WHAT TO DO: For the word "delay", state how many lines of the data include it. Respond with the number only.

══ DATA TO USE

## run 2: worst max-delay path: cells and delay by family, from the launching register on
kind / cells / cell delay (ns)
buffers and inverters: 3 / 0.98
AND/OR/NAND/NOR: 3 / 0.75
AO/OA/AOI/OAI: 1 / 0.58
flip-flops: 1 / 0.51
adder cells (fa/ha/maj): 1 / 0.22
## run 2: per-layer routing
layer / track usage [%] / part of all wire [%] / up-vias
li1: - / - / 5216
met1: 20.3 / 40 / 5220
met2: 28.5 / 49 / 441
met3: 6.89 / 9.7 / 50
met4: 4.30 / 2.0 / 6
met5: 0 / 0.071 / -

════

TASK RESPONSE: 2